Favouring high-fertility sites, nettles spread through tough roots forming clumps

  • Nettles compete with grass for light, water and nutrients and, where nettles are dense, will out-compete the sward
  • Grazing stock avoids mature nettles, reducing the productivity of the swards
  • Nettles in hay or silage may cause rejection by stock because of the contamination
  • Best controlled in the spring when they are 30-45cm tall
  • Frequently cutting nettles often results in more vigorous regrowth.



Docks (Rumex spp.) are the most pernicious and damaging of all grassland weeds.

  • Docks compete with grass for light, nutrients and moisture and reduce grass yields and have less than 65% of the feed value of grass
  • Docks are unpalatable and, in general, animals will only eat them if there is nothing else available. Excessive quantities of docks in the diet can cause dietary upsets, especially in young animals. When fields become infested with docks, the available grazing is reduced, which then impacts on the planned grazing cycle. Presence of docks in silage can affect fermentation, thus reducing overall quality.


A critical weed to be able to identify, and remove, is Ragwort. This weed is potentially deadly to livestock and is listed in the Injurious Weeds Act, which occupiers can be required by law to control. Under the Ragwort Control Act (2003), a code of practice was developed giving guidance on identification, priorities for control, methods, environmental considerations, and health and safety issues.

  • They have a daisy-like yellow flower, flowering from May to October
  • Ragwort is a danger to all stock, but particularly horses, cattle, free-range pigs and chickens. Alkaloids cause cirrhosis of the liver and there is no known antidote
  • Ragwort is largely unpalatable; ragwort may be eaten when green, particularly when other grazing is sparse. It is palatable when dead or dying because of the release of sugars, so contamination of hay or silage is very dangerous.
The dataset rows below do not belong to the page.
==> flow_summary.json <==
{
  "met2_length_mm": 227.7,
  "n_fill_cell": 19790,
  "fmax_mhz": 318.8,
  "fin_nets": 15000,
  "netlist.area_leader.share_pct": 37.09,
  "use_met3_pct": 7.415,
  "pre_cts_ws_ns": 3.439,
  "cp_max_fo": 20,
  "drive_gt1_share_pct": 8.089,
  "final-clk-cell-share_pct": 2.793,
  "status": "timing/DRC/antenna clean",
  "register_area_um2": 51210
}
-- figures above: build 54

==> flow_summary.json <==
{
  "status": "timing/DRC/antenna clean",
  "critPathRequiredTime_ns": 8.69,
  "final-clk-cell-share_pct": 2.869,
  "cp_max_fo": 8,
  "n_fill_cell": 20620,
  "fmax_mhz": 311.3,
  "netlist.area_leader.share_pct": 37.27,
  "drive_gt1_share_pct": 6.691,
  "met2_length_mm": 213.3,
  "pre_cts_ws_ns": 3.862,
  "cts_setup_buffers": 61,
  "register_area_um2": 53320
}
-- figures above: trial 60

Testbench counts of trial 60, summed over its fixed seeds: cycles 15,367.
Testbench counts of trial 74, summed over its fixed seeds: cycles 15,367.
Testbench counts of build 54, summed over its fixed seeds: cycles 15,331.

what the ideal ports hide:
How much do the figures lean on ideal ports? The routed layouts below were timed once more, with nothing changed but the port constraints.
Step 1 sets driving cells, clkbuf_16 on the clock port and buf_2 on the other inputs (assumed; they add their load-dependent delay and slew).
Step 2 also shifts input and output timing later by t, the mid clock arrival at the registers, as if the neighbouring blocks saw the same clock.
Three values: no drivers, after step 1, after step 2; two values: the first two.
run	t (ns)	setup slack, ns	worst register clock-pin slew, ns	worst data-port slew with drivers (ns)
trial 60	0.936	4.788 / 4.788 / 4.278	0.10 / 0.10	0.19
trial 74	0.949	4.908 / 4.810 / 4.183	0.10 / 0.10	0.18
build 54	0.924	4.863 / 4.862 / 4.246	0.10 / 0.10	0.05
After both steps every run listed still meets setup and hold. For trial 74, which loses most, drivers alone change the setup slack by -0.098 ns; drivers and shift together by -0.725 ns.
Source: an optimization exercise on an open RTL-to-GDS flow (aim: small area). Production flows keep margins and buffers that such runs may drop. The RTL was checked by simulation tests, not by an equivalence proof against the original design. Power figures rest on the tool's default switching activity, not on a simulated workload.

== try-fjord ==
Design branch_predictor_top, start of the top module:
module branch_predictor_top (
    input  logic        CPU_CLK,
    input  logic        CPU_RST,
    input  logic [31:0] fetch_pc,
    output logic [31:0] predict_pc,
    input  logic        resolve_valid,
    input  logic [31:0] resolve_pc,
    input  logic        resolve_taken,
    input  logic [31:0] resolve_target,
    input  logic [31:0] resolve_predicted,
    output logic        redirect_valid,
    output logic [31:0] redirect_pc,
    output logic [31:0] branch_count,
    output logic [31:0] mispredict_count
);
    localparam int B       = 5;
    localparam int ENTRIES = 1 << B;
    localparam int TAG_LSB = B + 2;
    localparam int TAGW    = 32 - TAG_LSB;
    logic [ENTRIES-1:0] btb_valid;
    logic [TAGW-1:0]    btb_tag    [ENTRIES];
    logic [31:0]        btb_target [ENTRIES];
    logic [ENTRIES-1:0] bht_hi   [4];
    logic [ENTRIES-1:0] bht_lo_n [4];
    logic [TAGW-1:0]    f_tag, r_tag;
    logic [ENTRIES-1:0] f_dec, r_dec;
    assign f_tag = fetch_pc[31:TAG_LSB];
    assign r_tag = resolve_pc[31:TAG_LSB];
    always_comb begin
        for (int i = 0; i < ENTRIES; i++) begin
            f_dec[i] = (fetch_pc[TAG_LSB-1:2]   == i[B-1:0]);
            r_dec[i] = (resolve_pc[TAG_LSB-1:2] == i[B-1:0]);
        end
    end
    logic            f_valid, r_valid;
    logic [TAGW-1:0] f_rtag, r_rtag;
    logic [31:0]     f_target;
    logic [3:0]      f_bht4, r_bht4, r_lo_n4;
    logic            f_bht, r_bht, r_lo_n;
  ...
Size: ~4900 cells after synthesis, ~2200 flip-flops.
Settings: LEC_CHECK=0, CAP_MARGIN=20, CORE_MARGIN=2, CORE_UTILIZATION=35, PLACE_DENSITY=0.45, SLEW_MARGIN=20, SYNTH_HIERARCHICAL=1; clock period 11.0 ns.
standard.sh (not shown) runs the stock make flow with config.mk's settings and CLKGATE_MAP_FILE= SYNTH_SCRIPT=/design/flow/synth_recipe.tcl, a recipe that flattens the netlist after the stock synthesis.
==> flow/flow/run.sh <==
#!/bin/bash
# Layout flow: the standard flow (standard.sh) with two changes.
#  - the input and output port buffers are buf_1 cells instead of the
#    buffer that buffer_ports picks by default;
#  - the clock tree is built from clkbuf_8 cells without dummy loads.
# The make output goes to standard_flow.log; each ORFS step keeps its own
# log under orfs/logs/.
set -euo pipefail
bash standard.sh \
  "BUFFER_PORTS_ARGS=-buffer_cell sky130_fd_sc_hd__buf_1" \
  "CTS_ARGS=-sink_clustering_enable -repair_clock_nets -buf_list sky130_fd_sc_hd__clkbuf_8 -sink_clustering_size 16 -sink_clustering_max_diameter 70 -dont_use_dummy_load" \
  finish > standard_flow.log 2>&1
Edits applied to the flow inputs when going from try-fjord to try-nickel:
- changing CORE_UTILIZATION from 35 to 30
- changing PLACE_DENSITY from 0.45 to 0.4
- setting CTS_CLUSTER_SIZE to 16 for the first time
- setting CTS_CLUSTER_DIAMETER to 50 for the first time
- setting CTS_BUF_LIST to sky130_fd_sc_hd__clkbuf_8 for the first time
==> flow/run.sh (new file) <==
#!/bin/bash
# synth_recipe.tcl (not shown) runs the flow's synth.tcl, then flattens the netlist and writes it again
# the make line also repeats each setting of config.mk as NAME=value (left out here)
make -C /OpenROAD-flow-scripts/flow DESIGN_CONFIG=/design/flow/config.mk WORK_HOME=/design/flow/orfs CLKGATE_MAP_FILE= SYNTH_SCRIPT=/design/flow/synth_recipe.tcl finish
removed: flow/flow/run.sh
removed: flow/standard.sh
==> comparison <==
Taking try-fjord as the reference, in try-nickel combinational cell power increased about 10%; via count of the first global-routing pass climbed 2.6%; share of async-settable or async-resettable flops after synthesis comparable; total area of multi-input combinational cells saw little to no change; end-of-flow core utilization decreased 3.3 points.
The critical path launch point comes out resolve_pc[3] in one run and fetch_pc[2] in the other, namely in try-fjord and try-nickel respectively.
What try-zinc does differently from try-nickel at the input level:
- CTS_BUF_LIST no longer set, was sky130_fd_sc_hd__clkbuf_8
- CTS_CLUSTER_DIAMETER no longer set, was 50
- CTS_CLUSTER_SIZE no longer set, was 16
==> flow/flow/run.sh (new file) <==
#!/bin/bash
# Layout flow: the standard flow (standard.sh) with two changes.
#  - the input and output port buffers are buf_1 cells instead of the
#    buffer that buffer_ports picks by default;
#  - the clock tree is built from clkbuf_8 cells without dummy loads.
# The make output goes to standard_flow.log; each ORFS step keeps its own
# log under orfs/logs/.
set -euo pipefail
bash standard.sh \
  "BUFFER_PORTS_ARGS=-buffer_cell sky130_fd_sc_hd__buf_1" \
  "CTS_ARGS=-sink_clustering_enable -repair_clock_nets -buf_list sky130_fd_sc_hd__clkbuf_8 -sink_clustering_size 16 -sink_clustering_max_diameter 50 -dont_use_dummy_load" \
  finish > standard_flow.log 2>&1
==> flow/standard.sh (new file) <==
#!/bin/bash
# synth_recipe.tcl (not shown) runs the flow's synth.tcl, then flattens the netlist and writes it again
# the make line also repeats each setting of config.mk as NAME=value (left out here)
make -C /OpenROAD-flow-scripts/flow DESIGN_CONFIG=/design/flow/config.mk WORK_HOME=/design/flow/orfs CLKGATE_MAP_FILE= SYNTH_SCRIPT=/design/flow/synth_recipe.tcl "${@:-finish}"
removed: flow/run.sh
### Flow results
try-zinc: flow completed, timing, DRC and antenna clean. try-zinc vs. try-nickel: net switching power of the design dropped 15%; cell count dropped 281. The global-route met1 utilization number comes out lower for try-zinc vs try-nickel. Diff try-nickel -> try-zinc: cell area went down about 4.5%; met1 wire length has decreased; part of the total power dissipated in sequential elements saw an increase; count of buffers not belonging to the clock network in the layout decreased by 8.9% relative to the old numbers. Side by side, worst setup margin turned out higher in try-zinc than in try-nickel. The run showing the greater average wire length per cell after detail routing is try-zinc.
> inputs changed (try-zinc -> try-quartz)
diff --git a/flow/flow/run.sh b/flow/flow/run.sh
--- a/flow/flow/run.sh
+++ b/flow/flow/run.sh
@@ -10,3 +10,3 @@
   "BUFFER_PORTS_ARGS=-buffer_cell sky130_fd_sc_hd__buf_1" \
-  "CTS_ARGS=-sink_clustering_enable -repair_clock_nets -buf_list sky130_fd_sc_hd__clkbuf_8 -sink_clustering_size 16 -sink_clustering_max_diameter 50 -dont_use_dummy_load" \
+  "CTS_ARGS=-sink_clustering_enable -repair_clock_nets -buf_list sky130_fd_sc_hd__clkbuf_8 -sink_clustering_size 16 -sink_clustering_max_diameter 70 -dont_use_dummy_load" \
   finish > standard_flow.log 2>&1
Findings:
Wire length sits lower in try-quartz than in try-zinc. Sort try-quartz and try-zinc by worst setup slack, ascending, and try-quartz comes first. Per the comparison of try-quartz with try-zinc, number of antenna cells inserted -1, time the worst path needs with I/O delays and setup increased 0.046 ns.
The following lists how try-cedar was set up differently from try-quartz:
- a change of CORE_UTILIZATION from 30 to 38
- a change of PLACE_DENSITY from 0.4 to 0.5
- Summary of try-cedar over try-quartz: pre-CTS setup slack -0.17 ns, highest attainable clock frequency -1.8%, synthesis-to-finish area growth -1.5 points, design area -about 1.4%.
- In the reports for try-quartz and try-cedar, the smaller maximum ir drop on the vdd rail belongs to try-quartz.
- Lower sequential share of cell area was reported by try-quartz, not try-cedar.
- Summary — post-route worst hold slack, try-cedar relative to try-quartz: higher, by 0.021 ns.

[what the ideal ports hide]
In the flow no input, the clock included, has a driving cell. The finished layouts below were timed again as built, in two steps. Step 1 assumes that a clkbuf_16 drives the clock port and a buf_2 every other input. Step 2, shift: input delay + t, output delay - t, t = (earliest + latest rising clock arrival at the registers) / 2. This alone moves slack from input paths to output paths. a / b / c = ideal / step 1 / step 2; a / b = the first two.
| run | t, ns | setup WS [ns] | clock arrival spread, ns |
|---|---|---|---|
| try-fjord | 1.016 | 1.049 / 1.003 / 1.003 | 0.171 / 0.171 |
| try-nickel | 1.119 | 0.431 / 0.409 / 0.409 | 0.098 / 0.098 |
| try-zinc | 1.118 | 1.061 / 1.028 / 1.028 | 0.159 / 0.158 |
| try-quartz | 1.079 | 1.014 / 0.981 / 0.981 | 0.182 / 0.182 |
| try-cedar | 1.026 | 0.832 / 0.803 / 0.803 | 0.128 / 0.127 |
After both steps every run listed still meets setup and hold. For try-fjord, which loses most, drivers alone change the setup slack by -0.046 ns; drivers and shift together by -0.046 ns.
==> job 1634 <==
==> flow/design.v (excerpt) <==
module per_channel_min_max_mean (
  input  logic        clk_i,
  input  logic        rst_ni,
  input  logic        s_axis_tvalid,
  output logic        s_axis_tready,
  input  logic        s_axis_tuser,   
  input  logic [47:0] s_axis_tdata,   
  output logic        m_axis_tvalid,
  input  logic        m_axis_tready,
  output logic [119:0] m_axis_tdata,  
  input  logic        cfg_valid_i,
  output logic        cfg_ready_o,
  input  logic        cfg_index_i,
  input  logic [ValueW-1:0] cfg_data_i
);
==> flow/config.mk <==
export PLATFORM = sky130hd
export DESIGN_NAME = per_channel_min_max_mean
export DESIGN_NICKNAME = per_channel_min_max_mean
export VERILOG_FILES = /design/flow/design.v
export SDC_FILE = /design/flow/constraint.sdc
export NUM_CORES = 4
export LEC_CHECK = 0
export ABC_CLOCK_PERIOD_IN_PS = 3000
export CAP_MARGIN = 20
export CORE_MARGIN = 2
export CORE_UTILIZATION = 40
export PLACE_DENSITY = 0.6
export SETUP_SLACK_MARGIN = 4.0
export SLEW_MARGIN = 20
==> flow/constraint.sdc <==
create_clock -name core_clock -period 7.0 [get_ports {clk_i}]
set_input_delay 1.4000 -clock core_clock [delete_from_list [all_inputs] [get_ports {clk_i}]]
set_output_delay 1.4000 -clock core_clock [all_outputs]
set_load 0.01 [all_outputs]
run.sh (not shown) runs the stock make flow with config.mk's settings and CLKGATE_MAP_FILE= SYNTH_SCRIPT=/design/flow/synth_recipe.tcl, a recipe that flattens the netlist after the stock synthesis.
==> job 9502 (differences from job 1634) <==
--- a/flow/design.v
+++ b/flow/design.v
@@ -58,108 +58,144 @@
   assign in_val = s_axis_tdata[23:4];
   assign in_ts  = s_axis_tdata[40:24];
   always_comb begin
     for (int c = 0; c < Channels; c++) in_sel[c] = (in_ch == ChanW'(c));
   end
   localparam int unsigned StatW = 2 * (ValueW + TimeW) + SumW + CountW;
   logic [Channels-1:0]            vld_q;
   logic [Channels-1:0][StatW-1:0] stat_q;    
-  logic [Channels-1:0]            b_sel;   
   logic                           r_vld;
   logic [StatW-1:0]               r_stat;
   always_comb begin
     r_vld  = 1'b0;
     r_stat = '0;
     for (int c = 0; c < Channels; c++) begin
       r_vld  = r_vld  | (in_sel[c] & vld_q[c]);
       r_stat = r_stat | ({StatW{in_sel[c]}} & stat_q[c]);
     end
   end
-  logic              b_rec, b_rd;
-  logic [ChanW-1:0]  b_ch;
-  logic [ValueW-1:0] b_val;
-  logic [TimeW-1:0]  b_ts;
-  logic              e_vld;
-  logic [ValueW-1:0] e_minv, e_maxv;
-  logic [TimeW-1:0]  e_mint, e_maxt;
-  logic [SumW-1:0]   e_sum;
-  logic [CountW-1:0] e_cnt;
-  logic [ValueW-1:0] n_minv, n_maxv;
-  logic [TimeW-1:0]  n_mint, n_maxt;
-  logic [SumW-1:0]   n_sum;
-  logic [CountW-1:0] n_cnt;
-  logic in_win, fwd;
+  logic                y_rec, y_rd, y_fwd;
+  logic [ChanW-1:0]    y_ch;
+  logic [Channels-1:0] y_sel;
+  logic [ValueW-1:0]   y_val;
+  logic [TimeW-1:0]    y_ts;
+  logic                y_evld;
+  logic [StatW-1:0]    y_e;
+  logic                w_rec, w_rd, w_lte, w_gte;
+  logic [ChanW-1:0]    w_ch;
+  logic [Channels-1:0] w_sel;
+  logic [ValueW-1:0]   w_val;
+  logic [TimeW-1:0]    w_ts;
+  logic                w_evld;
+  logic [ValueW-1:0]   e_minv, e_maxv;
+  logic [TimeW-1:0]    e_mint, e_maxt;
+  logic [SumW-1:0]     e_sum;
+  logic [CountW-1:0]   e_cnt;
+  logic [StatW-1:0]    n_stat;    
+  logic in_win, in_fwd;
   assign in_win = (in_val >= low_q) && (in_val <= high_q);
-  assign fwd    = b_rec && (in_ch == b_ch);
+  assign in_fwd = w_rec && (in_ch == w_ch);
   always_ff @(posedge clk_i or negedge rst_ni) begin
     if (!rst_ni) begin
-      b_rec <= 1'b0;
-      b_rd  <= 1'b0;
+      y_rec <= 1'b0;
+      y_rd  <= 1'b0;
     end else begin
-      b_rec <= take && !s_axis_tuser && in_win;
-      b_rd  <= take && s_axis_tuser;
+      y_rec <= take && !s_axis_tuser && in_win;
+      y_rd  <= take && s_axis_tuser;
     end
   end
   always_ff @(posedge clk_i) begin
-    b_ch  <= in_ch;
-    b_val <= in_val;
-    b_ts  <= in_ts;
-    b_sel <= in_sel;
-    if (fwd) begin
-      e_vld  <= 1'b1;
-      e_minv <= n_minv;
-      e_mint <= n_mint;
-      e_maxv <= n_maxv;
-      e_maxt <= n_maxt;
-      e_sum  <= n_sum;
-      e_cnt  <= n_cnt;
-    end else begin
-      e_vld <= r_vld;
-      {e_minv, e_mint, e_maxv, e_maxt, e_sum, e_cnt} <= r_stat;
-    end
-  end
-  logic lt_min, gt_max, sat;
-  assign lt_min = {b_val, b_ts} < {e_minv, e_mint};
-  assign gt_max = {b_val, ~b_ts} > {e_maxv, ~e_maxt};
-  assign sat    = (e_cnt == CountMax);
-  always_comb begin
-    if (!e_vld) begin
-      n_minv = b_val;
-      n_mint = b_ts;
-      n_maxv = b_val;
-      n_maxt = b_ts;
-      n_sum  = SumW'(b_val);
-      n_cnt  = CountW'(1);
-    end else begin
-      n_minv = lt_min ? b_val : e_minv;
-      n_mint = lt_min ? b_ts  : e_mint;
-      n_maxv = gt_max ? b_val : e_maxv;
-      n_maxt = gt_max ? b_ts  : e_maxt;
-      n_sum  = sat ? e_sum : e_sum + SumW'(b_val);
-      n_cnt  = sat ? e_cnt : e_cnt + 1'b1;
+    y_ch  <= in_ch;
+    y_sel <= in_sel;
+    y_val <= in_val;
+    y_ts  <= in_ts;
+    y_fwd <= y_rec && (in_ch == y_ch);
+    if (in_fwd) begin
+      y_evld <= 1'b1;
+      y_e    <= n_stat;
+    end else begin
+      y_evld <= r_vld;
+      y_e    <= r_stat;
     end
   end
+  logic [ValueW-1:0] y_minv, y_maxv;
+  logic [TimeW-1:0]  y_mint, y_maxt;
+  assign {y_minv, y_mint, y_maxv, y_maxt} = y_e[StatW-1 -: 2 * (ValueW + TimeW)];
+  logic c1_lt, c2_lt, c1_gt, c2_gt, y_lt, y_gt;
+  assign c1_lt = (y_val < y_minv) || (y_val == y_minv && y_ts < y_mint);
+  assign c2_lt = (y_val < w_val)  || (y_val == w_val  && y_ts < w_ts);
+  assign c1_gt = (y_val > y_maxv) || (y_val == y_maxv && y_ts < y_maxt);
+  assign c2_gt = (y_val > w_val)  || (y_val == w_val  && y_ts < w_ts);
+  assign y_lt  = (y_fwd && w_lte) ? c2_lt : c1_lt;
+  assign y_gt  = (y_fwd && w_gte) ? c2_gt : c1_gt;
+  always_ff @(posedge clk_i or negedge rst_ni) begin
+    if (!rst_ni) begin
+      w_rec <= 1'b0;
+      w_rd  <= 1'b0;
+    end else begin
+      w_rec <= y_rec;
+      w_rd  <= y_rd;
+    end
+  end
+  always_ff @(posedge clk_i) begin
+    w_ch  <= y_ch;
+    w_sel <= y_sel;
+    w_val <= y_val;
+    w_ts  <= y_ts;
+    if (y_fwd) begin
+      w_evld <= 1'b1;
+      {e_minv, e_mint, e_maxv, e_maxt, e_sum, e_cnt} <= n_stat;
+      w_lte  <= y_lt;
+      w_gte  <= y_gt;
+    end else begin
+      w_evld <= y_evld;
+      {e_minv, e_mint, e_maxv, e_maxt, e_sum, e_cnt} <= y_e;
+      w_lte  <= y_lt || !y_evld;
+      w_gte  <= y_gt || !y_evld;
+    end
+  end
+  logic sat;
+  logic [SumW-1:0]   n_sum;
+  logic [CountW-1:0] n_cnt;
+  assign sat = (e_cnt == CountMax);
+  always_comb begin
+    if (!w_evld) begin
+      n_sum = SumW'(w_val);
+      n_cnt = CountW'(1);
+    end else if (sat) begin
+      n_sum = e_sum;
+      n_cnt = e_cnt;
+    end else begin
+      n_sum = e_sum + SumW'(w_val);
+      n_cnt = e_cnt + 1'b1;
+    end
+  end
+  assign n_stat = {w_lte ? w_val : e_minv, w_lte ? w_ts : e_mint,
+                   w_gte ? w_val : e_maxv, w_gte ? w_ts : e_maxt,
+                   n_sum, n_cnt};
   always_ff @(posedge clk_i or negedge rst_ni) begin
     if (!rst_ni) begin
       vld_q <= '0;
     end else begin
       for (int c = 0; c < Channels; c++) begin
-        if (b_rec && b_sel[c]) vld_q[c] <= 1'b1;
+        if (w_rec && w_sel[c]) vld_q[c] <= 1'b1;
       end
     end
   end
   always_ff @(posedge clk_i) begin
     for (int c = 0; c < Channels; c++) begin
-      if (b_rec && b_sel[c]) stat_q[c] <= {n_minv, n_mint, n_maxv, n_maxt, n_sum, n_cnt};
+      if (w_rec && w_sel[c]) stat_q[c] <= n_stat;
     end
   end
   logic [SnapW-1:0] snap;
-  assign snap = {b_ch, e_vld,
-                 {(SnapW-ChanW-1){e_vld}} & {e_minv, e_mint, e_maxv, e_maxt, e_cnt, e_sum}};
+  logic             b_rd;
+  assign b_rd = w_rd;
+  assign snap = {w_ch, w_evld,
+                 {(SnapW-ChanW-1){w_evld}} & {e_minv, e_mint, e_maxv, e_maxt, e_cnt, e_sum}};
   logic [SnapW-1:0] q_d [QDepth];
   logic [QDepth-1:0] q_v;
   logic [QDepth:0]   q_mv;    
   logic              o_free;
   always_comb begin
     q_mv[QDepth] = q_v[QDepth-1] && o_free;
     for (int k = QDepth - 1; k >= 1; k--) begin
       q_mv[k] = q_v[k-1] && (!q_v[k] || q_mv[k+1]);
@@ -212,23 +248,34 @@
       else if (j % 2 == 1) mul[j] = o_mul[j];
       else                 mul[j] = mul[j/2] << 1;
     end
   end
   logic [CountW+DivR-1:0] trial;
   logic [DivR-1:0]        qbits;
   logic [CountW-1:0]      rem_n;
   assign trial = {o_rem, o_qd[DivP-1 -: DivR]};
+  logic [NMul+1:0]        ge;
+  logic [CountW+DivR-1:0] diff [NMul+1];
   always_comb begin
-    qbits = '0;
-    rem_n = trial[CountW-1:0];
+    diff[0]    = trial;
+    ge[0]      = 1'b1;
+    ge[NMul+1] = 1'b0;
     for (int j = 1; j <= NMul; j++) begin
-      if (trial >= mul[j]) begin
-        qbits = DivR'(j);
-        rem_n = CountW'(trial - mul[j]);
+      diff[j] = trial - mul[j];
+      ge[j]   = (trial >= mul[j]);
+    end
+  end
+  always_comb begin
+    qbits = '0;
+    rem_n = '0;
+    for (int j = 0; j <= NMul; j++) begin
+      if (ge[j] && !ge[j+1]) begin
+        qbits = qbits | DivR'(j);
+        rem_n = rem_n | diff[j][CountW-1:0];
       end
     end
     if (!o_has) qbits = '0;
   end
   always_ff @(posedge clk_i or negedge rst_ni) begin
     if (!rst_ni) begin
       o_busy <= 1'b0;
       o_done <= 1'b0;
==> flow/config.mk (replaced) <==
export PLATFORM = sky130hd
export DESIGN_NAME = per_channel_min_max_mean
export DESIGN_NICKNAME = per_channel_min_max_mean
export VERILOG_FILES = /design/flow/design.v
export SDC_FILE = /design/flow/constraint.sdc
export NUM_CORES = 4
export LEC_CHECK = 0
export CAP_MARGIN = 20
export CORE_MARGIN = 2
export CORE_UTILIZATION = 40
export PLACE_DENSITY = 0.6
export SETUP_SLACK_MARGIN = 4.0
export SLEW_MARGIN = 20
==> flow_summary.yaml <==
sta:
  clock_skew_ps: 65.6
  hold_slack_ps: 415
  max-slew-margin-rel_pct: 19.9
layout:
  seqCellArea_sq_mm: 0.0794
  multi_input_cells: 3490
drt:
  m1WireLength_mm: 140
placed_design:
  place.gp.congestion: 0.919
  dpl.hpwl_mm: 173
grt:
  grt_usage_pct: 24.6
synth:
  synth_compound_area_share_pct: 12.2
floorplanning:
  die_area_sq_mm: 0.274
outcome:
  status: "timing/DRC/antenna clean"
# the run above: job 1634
Source: an optimization exercise on an open RTL-to-GDS flow (aim: small area, a short achievable clock period and few clock cycles per item). Production flows keep margins and buffers that such runs may drop.
RTL that was checked went through simulation tests only; none was proved equivalent to the original.
No functional check of the RTL was part of run 2.

==> flow/design.v, too long to show whole: its modules and the start of the top module <==
// module gdiff_div: 62 lines
// module gdiff_mul: 969 lines
// module gdiff_ram: 26 lines
// module grid_liquid_diffusion_step_unit: 407 lines
module grid_liquid_diffusion_step_unit #(
	parameter int MAX_WIDTH   = gdiff_pkg::MAX_WIDTH_DEF,
	parameter int AMOUNT_BITS = gdiff_pkg::AMOUNT_BITS_DEF,
	localparam int DATA_W     = ((AMOUNT_BITS + 7) / 8) * 8
) (
	input  logic                              clk,
	input  logic                              arst_n,
	input  logic                              s_axis_tvalid,
	output logic                              s_axis_tready,
	input  logic [DATA_W-1:0]                 s_axis_tdata,    
	output logic                              m_axis_tvalid,
	input  logic                              m_axis_tready,
	output logic [DATA_W-1:0]                 m_axis_tdata,    
	output logic                              m_axis_tlast,
	input  logic                              cfg_valid,
	output logic                              cfg_ready,
	input  logic [gdiff_pkg::CFG_INDEX_W-1:0] cfg_index,
	input  logic [gdiff_pkg::CFG_DATA_W-1:0]  cfg_data
);
  // ...
==> flow/run.sh <==
#!/bin/bash
# synth_recipe.tcl (not shown) runs the flow's synth.tcl, then flattens the netlist and writes it again
# the make line also repeats each setting of config.mk as NAME=value (left out here)
make -C /OpenROAD-flow-scripts/flow DESIGN_CONFIG=/design/flow/config.mk WORK_HOME=/design/flow/orfs CLKGATE_MAP_FILE= SYNTH_SCRIPT=/design/flow/synth_recipe.tcl finish
==> flow/config.mk <==
export PLATFORM = sky130hd
export DESIGN_NAME = grid_liquid_diffusion_step_unit
export DESIGN_NICKNAME = grid_liquid_diffusion_step_unit
export VERILOG_FILES = /design/flow/design.v
export SDC_FILE = /design/flow/constraint.sdc
export NUM_CORES = 4
export LEC_CHECK = 0
export CAP_MARGIN = 20
export CORE_MARGIN = 2
export CORE_UTILIZATION = 40
export CTS_BUF_LIST = sky130_fd_sc_hd__clkbuf_8
export CTS_CLUSTER_SIZE = 30
export SETUP_SLACK_MARGIN = 4.0
export SLEW_MARGIN = 20
==> flow/constraint.sdc <==
create_clock -name core_clock -period 7.0 [get_ports {clk}]
set_input_delay 1.4000 -clock core_clock [delete_from_list [all_inputs] [get_ports {clk}]]
set_output_delay 1.4000 -clock core_clock [all_outputs]
set_load 0.01 [all_outputs]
Common Chickweed is the most common annual weed and can persist in rotational grass and establish in long-term pastures where there are gaps in swards due to poaching or slurry injection.

  • With a prostrate habit and fast growth, chickweed restricts tillering of establishing grass and clover and fills in bare spaces in swards
  • Autumn sowings can be a problem as chickweed may overtake the slower establishing grasses and clovers, filling in bare patches
  • Its high moisture content will cause difficulties when trying to wilt for silage and also upset silage fermentation affecting the feed value
  • It will also mean a longer drying time for hay-making with loss of quality
  • Large chickweed populations may cause digestive upset in grazing lambs and calves.


Creeping buttercup is the most common species and is a problem in heavily grazed, poached or wet pastures.

  • Animals tend not to graze areas infested with buttercup as it has an acrid taste and affects grass yield and reduces hay value.